BEGIN Source information
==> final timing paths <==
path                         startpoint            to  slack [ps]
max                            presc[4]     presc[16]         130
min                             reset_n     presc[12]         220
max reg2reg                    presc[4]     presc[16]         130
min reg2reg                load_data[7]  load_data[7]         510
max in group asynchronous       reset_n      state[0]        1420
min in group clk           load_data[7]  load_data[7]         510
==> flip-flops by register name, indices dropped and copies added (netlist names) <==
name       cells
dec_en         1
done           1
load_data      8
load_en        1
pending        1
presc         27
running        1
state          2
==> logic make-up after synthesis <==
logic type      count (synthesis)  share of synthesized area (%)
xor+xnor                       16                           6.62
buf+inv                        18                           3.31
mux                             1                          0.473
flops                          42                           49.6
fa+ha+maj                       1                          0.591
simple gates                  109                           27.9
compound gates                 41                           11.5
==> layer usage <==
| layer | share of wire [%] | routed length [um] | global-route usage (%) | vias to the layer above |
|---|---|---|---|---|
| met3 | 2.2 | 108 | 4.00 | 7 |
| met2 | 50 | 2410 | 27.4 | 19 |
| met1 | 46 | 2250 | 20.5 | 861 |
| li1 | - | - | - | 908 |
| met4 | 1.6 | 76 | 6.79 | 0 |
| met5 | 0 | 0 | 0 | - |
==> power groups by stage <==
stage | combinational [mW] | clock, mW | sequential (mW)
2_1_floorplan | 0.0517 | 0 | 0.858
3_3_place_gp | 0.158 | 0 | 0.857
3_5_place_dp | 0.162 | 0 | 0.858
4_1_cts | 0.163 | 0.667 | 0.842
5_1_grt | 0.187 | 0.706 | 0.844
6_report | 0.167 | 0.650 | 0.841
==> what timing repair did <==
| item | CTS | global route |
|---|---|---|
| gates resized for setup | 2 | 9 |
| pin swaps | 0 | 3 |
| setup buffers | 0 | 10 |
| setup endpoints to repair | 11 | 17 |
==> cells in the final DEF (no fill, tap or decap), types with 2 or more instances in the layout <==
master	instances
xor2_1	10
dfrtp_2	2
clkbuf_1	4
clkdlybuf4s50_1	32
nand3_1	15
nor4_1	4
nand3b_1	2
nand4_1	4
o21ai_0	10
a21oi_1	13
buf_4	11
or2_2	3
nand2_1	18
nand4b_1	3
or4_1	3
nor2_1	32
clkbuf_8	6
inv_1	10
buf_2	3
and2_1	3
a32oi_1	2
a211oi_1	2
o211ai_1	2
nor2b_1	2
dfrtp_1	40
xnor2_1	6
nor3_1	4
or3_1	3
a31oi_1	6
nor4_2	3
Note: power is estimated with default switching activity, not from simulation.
END Source information
BEGIN Source information
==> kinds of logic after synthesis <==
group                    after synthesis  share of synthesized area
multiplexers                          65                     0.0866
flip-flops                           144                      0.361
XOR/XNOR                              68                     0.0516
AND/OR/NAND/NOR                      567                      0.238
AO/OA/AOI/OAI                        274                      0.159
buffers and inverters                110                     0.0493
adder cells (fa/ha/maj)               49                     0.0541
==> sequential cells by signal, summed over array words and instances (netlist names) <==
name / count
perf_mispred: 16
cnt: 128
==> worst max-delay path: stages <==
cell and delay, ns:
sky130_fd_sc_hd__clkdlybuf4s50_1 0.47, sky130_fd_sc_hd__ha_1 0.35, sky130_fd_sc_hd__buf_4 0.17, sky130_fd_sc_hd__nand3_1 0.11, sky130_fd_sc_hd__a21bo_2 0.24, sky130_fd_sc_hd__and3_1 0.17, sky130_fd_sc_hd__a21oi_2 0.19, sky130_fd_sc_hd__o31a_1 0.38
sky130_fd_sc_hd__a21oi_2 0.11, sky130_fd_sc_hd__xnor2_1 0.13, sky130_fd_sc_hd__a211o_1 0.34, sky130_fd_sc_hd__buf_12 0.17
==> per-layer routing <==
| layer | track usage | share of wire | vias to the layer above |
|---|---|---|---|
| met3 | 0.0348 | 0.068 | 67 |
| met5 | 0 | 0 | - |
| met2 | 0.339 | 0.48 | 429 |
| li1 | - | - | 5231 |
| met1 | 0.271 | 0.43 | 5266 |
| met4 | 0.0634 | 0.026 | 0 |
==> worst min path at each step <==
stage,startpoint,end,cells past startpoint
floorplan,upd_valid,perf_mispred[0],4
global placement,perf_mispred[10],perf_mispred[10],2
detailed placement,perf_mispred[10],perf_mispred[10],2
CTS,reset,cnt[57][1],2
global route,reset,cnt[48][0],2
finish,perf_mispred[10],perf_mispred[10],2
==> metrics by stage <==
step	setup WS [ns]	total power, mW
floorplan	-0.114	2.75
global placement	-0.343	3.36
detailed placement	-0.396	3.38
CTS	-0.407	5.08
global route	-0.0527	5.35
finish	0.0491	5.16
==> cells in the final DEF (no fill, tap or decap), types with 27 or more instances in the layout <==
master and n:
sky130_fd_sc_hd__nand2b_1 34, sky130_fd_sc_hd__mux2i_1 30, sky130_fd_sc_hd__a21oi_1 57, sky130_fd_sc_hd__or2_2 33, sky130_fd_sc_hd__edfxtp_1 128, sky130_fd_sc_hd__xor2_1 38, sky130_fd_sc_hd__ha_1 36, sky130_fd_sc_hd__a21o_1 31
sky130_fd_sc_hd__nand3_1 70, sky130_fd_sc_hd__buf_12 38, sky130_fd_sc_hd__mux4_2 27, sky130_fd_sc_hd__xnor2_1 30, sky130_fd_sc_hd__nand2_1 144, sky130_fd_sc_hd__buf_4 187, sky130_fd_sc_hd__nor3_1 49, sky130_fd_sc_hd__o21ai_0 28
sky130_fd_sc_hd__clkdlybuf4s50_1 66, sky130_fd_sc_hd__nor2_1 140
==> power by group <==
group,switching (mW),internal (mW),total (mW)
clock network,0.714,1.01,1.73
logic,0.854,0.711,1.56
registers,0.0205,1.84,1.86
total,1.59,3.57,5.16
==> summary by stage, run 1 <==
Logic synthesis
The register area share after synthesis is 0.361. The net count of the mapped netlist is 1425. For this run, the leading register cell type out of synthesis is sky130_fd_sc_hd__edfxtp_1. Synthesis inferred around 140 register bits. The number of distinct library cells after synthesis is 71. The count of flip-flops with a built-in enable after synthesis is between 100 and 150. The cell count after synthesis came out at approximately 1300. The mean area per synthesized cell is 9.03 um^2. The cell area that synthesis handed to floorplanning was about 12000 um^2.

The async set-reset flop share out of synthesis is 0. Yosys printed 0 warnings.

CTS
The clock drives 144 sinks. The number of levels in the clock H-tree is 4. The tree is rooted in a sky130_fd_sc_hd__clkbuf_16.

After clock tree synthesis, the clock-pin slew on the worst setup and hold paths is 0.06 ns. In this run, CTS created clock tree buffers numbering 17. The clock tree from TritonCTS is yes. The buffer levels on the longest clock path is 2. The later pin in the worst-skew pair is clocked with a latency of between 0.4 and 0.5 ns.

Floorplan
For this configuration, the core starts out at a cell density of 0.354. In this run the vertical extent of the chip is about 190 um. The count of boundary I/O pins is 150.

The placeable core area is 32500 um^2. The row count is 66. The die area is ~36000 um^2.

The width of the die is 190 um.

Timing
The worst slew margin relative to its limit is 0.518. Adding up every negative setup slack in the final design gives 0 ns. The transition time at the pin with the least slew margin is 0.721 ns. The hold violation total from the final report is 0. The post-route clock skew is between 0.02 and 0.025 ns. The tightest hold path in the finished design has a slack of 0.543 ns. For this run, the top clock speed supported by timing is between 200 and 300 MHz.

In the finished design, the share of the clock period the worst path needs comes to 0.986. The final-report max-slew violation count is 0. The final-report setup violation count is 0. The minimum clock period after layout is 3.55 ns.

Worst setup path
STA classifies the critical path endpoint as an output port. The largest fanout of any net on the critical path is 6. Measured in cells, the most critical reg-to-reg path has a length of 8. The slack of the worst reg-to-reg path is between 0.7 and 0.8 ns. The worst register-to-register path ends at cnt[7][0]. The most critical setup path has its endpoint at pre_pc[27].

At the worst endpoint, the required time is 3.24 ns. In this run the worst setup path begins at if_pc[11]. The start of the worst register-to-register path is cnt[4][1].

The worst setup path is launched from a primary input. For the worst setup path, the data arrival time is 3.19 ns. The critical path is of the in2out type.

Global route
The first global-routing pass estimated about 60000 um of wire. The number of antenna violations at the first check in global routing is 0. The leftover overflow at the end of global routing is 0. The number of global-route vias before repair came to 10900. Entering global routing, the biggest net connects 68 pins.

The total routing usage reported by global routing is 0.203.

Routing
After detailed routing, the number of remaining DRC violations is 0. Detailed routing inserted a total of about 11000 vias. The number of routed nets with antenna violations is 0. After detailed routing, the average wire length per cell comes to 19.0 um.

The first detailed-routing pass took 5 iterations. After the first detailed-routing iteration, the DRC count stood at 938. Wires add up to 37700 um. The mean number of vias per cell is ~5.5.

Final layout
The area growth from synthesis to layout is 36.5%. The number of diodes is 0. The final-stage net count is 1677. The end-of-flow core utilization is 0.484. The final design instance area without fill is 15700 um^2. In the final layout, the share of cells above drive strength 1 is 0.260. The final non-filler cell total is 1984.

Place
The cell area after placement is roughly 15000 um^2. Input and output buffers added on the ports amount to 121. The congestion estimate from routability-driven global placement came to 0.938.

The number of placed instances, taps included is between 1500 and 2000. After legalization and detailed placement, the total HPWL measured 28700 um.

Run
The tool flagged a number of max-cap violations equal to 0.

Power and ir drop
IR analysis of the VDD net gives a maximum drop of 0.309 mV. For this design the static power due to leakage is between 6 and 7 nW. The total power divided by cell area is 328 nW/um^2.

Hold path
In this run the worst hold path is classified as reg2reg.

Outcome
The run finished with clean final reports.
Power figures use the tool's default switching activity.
END Source information
## Action item:
Every line above from the line with "final timing paths" to the line with "min in group", both included, must be reproduced exactly, and no other line may appear.

## Task output:
==> final timing paths <==
path                         startpoint            to  slack [ps]
max                            presc[4]     presc[16]         130
min                             reset_n     presc[12]         220
max reg2reg                    presc[4]     presc[16]         130
min reg2reg                load_data[7]  load_data[7]         510
max in group asynchronous       reset_n      state[0]        1420
min in group clk           load_data[7]  load_data[7]         510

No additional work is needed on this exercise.